## Entries supplied
--------------------------------

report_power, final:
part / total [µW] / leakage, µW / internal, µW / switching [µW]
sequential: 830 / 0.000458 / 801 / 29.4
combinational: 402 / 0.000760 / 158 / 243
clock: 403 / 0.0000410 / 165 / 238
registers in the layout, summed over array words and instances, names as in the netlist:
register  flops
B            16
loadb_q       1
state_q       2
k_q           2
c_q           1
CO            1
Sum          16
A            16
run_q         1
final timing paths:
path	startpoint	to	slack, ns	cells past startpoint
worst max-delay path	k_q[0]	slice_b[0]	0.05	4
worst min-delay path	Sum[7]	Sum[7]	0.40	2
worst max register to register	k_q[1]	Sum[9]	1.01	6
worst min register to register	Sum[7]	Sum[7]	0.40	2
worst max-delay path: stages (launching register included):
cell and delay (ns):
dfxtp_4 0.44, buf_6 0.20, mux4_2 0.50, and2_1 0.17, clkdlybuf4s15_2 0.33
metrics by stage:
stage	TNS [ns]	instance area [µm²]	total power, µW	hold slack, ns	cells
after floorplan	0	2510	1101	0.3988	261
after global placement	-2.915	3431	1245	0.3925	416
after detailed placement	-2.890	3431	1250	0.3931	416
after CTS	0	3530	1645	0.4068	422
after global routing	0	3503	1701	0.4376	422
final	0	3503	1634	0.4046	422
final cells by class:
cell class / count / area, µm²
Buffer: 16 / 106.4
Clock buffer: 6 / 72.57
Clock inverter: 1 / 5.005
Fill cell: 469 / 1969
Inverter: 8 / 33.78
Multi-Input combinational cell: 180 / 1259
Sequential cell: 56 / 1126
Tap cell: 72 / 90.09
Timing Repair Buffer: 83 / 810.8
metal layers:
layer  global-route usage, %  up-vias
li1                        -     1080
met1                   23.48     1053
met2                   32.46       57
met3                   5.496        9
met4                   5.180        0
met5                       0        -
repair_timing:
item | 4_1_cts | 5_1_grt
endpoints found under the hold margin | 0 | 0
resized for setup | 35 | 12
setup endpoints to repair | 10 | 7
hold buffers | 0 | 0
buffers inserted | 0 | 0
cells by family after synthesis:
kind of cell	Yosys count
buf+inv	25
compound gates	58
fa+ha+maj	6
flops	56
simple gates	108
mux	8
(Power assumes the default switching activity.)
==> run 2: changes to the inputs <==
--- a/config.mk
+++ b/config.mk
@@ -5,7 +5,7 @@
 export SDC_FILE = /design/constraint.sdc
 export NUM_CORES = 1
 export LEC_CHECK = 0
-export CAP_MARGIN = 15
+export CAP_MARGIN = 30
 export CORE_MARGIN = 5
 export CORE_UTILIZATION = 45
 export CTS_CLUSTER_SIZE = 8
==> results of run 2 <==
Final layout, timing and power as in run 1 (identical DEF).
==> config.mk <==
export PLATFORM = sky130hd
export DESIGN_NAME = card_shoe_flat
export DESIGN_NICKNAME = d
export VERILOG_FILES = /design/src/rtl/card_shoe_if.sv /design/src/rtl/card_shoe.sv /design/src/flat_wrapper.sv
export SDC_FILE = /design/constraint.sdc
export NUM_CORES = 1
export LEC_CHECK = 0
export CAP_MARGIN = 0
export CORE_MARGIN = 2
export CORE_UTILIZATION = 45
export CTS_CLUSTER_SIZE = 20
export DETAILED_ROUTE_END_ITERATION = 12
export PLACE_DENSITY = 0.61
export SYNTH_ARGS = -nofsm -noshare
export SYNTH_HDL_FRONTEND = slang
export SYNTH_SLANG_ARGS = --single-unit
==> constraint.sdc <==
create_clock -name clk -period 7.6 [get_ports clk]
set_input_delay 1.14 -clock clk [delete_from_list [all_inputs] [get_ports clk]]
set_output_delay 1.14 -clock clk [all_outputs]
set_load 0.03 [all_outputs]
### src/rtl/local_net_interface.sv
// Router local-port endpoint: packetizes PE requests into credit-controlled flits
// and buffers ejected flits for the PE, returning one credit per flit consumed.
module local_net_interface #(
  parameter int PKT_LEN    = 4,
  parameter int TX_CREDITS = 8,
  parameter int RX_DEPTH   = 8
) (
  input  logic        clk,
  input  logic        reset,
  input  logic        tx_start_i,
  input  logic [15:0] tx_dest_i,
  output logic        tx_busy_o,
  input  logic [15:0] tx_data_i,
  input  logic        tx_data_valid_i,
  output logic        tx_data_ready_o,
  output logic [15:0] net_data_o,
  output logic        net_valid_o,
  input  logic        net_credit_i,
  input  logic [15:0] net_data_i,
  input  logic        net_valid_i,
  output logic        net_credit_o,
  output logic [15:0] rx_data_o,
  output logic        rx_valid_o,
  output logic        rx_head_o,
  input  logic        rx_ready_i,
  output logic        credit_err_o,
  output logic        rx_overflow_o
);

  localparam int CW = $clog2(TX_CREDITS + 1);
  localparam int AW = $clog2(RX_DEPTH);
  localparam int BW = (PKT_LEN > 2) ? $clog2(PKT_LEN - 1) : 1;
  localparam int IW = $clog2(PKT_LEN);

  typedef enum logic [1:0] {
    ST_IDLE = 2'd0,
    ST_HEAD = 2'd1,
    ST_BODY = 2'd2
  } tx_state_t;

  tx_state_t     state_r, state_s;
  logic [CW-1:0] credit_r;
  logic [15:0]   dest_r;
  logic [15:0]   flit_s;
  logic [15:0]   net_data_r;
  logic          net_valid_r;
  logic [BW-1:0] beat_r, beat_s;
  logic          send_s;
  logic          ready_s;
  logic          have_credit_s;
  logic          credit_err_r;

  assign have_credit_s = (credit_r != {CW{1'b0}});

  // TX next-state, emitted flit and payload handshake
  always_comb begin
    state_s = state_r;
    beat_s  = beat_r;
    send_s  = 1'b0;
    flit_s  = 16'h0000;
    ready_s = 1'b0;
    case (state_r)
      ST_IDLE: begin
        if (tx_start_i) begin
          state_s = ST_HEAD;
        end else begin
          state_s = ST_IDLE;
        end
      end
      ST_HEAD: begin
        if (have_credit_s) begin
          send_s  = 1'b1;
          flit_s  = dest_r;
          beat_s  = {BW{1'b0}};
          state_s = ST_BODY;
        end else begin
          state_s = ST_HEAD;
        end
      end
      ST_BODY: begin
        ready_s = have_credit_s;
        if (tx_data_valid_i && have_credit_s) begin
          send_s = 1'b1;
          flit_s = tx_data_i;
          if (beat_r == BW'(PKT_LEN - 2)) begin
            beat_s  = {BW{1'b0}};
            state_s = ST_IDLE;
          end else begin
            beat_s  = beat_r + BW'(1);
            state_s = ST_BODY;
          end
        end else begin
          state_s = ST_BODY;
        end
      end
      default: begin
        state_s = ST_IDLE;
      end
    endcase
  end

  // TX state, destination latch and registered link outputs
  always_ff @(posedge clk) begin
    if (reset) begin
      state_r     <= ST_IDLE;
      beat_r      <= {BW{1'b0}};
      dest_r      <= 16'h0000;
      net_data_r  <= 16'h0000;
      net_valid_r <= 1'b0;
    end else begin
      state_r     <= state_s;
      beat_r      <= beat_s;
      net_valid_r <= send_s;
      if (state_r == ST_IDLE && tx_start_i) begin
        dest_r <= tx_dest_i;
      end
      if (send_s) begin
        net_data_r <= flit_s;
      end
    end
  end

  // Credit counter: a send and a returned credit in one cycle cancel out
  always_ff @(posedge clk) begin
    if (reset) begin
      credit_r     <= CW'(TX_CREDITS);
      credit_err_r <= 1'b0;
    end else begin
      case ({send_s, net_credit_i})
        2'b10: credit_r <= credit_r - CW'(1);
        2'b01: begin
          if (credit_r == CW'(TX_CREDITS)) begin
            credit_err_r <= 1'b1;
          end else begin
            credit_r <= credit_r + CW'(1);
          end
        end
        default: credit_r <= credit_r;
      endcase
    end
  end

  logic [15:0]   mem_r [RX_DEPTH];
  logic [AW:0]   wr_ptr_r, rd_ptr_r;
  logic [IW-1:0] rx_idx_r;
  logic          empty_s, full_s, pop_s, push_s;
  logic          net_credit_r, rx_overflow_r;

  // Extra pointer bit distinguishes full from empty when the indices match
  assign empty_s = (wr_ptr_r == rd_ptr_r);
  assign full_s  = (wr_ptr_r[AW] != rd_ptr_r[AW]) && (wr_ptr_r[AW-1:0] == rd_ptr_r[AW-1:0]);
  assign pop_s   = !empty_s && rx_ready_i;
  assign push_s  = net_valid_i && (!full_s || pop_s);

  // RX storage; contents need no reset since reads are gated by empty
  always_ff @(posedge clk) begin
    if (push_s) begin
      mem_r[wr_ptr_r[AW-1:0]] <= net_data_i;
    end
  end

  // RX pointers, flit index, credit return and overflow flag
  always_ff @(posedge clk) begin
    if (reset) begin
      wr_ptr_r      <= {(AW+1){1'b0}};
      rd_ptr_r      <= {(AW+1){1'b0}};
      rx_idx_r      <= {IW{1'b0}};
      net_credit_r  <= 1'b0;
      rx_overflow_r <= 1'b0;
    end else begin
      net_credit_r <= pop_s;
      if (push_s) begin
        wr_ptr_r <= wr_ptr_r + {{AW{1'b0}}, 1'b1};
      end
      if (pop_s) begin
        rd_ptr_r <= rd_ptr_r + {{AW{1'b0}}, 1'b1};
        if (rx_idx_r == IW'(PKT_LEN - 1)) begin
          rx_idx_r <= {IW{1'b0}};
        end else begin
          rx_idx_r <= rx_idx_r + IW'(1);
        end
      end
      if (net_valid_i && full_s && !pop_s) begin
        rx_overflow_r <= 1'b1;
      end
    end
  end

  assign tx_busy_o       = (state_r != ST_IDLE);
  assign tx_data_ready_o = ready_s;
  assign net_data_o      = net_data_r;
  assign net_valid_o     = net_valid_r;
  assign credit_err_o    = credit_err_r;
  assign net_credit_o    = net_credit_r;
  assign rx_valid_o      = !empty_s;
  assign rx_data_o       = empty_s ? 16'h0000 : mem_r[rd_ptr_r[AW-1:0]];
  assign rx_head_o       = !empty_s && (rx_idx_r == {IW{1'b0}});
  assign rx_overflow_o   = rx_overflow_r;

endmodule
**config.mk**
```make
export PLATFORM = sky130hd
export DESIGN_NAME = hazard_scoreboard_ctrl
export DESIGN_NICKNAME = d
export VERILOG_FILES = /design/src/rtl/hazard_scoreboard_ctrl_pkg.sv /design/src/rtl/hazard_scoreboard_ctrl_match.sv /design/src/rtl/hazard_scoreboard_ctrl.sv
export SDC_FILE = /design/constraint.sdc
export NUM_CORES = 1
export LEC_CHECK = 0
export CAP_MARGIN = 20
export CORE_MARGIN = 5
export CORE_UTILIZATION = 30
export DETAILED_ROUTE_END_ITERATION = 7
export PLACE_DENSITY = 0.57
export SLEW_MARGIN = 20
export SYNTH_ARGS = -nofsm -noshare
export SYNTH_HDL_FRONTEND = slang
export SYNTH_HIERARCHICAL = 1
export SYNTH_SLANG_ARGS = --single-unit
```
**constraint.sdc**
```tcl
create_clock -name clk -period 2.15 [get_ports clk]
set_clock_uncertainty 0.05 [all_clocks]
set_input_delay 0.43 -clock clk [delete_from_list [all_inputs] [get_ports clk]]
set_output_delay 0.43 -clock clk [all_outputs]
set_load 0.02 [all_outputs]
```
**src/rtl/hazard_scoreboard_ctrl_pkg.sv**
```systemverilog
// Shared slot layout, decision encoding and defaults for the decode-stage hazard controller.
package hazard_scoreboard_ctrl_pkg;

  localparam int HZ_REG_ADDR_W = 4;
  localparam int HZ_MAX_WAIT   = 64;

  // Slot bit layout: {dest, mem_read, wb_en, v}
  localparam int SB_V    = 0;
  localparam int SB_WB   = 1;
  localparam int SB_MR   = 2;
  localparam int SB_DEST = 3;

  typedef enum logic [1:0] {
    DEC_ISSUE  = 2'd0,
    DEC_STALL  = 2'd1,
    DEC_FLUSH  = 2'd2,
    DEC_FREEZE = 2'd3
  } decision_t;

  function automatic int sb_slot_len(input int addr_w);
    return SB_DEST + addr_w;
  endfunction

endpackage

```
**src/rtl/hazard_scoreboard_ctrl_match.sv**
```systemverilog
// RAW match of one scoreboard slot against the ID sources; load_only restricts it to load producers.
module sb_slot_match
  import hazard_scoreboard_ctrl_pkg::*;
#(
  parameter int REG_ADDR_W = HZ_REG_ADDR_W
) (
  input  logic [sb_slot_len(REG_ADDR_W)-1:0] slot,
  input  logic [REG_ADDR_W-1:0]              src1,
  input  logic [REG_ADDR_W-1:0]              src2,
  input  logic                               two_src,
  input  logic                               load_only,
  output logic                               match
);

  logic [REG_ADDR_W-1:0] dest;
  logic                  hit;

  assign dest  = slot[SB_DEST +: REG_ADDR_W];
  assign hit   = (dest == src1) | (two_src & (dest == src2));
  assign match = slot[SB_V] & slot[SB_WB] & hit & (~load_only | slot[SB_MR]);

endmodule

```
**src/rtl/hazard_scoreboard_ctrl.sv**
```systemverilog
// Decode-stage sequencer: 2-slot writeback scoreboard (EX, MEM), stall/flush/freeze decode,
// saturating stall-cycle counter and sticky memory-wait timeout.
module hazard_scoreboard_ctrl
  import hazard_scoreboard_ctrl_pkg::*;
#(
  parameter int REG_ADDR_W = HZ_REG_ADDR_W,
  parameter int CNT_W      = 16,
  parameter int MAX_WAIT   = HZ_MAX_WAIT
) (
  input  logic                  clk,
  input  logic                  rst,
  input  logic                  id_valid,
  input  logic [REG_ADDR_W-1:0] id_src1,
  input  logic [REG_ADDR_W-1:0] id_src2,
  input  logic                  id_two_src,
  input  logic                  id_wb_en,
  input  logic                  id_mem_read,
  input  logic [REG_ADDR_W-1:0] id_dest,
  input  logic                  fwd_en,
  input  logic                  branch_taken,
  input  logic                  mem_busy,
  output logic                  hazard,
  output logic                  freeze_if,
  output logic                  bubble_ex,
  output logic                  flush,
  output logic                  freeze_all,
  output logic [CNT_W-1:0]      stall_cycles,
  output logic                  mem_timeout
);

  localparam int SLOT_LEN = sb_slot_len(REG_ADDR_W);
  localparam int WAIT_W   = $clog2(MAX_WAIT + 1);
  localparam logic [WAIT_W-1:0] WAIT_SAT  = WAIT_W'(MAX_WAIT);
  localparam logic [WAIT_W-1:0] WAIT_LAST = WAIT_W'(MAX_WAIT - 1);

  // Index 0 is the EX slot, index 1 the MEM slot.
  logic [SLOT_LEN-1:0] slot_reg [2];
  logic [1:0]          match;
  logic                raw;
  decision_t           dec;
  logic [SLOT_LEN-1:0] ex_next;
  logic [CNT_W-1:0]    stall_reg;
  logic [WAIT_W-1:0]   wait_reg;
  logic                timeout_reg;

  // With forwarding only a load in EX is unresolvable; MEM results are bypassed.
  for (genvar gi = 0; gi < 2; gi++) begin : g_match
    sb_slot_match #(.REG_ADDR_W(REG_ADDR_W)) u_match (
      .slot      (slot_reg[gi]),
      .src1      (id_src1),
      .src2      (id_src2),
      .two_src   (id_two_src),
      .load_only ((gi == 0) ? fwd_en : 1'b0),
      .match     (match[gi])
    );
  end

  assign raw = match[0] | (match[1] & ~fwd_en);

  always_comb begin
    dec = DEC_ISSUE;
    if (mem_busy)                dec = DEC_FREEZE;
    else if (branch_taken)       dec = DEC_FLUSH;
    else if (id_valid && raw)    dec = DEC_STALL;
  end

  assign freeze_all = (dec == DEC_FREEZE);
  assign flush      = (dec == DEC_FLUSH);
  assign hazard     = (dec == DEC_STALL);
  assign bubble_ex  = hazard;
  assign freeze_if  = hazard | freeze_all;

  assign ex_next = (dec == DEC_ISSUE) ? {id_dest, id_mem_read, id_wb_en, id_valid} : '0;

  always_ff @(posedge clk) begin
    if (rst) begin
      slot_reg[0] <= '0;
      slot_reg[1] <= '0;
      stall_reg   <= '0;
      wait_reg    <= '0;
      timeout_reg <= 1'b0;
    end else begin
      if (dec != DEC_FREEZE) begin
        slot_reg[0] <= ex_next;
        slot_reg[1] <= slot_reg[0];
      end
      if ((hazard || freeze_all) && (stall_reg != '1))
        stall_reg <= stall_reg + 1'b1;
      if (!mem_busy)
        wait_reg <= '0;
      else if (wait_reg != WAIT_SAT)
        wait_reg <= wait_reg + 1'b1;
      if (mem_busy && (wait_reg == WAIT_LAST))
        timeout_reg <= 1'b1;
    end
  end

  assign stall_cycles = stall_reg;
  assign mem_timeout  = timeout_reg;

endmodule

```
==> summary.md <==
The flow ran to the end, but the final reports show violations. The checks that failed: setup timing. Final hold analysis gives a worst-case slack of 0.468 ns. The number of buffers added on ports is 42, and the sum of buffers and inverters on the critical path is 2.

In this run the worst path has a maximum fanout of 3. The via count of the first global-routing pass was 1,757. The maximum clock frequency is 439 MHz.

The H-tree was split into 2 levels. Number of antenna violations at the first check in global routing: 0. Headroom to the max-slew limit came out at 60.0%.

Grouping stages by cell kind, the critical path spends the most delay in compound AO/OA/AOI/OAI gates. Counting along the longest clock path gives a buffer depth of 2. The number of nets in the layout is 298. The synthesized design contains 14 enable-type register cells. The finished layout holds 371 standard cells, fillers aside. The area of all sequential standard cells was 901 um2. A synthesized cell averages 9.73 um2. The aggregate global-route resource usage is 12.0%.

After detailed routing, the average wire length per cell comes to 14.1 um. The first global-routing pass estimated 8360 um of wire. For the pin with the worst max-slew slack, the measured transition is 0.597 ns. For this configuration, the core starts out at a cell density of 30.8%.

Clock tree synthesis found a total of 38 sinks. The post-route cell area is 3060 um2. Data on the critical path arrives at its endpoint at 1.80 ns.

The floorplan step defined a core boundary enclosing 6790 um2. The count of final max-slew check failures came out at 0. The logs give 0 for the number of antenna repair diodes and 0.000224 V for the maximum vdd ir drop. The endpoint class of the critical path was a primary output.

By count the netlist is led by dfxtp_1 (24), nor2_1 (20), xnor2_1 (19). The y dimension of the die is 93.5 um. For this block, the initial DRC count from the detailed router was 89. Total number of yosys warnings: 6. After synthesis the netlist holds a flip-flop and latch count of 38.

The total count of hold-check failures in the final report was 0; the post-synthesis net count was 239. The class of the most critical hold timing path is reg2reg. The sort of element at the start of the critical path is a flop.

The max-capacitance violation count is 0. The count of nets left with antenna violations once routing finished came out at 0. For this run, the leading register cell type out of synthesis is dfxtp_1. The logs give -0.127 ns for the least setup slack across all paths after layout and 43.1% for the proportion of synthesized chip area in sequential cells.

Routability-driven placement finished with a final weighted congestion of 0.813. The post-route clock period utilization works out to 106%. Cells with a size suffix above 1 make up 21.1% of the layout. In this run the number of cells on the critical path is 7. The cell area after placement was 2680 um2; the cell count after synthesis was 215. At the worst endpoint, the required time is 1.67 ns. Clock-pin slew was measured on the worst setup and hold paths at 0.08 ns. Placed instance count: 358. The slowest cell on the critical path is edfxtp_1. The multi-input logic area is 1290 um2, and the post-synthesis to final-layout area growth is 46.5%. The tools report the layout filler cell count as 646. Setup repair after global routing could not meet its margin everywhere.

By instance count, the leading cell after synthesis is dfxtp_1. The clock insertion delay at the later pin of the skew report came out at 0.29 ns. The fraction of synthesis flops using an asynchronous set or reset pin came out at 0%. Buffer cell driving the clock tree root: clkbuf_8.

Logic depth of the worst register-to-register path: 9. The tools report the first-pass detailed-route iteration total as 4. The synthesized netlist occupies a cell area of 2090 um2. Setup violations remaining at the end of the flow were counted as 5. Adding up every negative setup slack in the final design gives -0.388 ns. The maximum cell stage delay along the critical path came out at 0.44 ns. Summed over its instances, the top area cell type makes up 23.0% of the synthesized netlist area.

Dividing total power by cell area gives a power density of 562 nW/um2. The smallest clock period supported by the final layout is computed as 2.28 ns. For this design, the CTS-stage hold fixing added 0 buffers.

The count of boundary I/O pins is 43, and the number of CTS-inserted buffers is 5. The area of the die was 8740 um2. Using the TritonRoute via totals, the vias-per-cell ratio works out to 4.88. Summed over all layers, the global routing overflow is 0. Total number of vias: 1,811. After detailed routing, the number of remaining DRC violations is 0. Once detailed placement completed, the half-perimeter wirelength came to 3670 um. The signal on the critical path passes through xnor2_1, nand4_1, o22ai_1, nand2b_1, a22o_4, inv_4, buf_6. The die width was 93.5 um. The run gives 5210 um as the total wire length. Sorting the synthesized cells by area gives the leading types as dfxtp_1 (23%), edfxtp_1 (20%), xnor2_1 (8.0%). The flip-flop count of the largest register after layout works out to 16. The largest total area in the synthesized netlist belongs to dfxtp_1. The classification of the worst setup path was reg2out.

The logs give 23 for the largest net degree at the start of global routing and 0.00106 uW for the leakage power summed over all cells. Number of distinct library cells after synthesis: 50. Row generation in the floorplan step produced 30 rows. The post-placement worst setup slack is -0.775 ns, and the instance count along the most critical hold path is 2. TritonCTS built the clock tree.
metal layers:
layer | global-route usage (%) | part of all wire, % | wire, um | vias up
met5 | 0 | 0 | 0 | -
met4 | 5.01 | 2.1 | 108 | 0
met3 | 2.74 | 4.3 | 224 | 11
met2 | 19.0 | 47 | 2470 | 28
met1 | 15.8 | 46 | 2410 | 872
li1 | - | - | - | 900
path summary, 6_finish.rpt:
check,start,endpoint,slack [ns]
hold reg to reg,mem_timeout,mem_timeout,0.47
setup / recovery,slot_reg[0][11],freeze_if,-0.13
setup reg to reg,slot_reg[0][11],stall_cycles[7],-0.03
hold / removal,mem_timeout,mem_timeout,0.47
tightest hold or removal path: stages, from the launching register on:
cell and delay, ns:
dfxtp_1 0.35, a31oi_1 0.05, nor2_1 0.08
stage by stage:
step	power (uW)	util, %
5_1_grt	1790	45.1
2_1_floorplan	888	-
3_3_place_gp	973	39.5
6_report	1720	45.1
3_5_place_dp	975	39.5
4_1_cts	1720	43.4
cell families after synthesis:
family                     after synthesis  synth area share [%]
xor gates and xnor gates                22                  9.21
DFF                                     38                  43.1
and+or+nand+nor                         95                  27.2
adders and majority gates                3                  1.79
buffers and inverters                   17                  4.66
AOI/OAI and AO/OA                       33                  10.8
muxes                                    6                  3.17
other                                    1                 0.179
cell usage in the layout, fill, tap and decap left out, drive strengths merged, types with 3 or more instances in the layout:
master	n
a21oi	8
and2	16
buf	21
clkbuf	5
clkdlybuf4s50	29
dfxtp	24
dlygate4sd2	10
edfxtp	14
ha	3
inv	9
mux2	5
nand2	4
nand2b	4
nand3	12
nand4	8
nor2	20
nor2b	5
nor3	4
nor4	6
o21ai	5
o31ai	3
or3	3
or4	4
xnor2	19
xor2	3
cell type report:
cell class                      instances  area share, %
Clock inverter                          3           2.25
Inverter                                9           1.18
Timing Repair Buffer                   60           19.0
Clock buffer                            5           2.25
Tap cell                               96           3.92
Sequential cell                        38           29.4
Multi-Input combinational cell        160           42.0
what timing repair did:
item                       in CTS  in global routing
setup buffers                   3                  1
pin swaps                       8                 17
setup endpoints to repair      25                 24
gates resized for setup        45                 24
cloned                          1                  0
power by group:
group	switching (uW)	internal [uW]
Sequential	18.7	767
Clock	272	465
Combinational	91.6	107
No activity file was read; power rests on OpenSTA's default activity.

--------------------------------

## What you should do
Beginning with the line above that contains "endpoints found under the hold margin | 0 | 0", copy each line exactly up to and including the line that contains "results of run", and go no further.

## Written answer
endpoints found under the hold margin | 0 | 0
resized for setup | 35 | 12
setup endpoints to repair | 10 | 7
hold buffers | 0 | 0
buffers inserted | 0 | 0
cells by family after synthesis:
kind of cell	Yosys count
buf+inv	25
compound gates	58
fa+ha+maj	6
flops	56
simple gates	108
mux	8
(Power assumes the default switching activity.)
==> run 2: changes to the inputs <==
--- a/config.mk
+++ b/config.mk
@@ -5,7 +5,7 @@
 export SDC_FILE = /design/constraint.sdc
 export NUM_CORES = 1
 export LEC_CHECK = 0
-export CAP_MARGIN = 15
+export CAP_MARGIN = 30
 export CORE_MARGIN = 5
 export CORE_UTILIZATION = 45
 export CTS_CLUSTER_SIZE = 8
==> results of run 2 <==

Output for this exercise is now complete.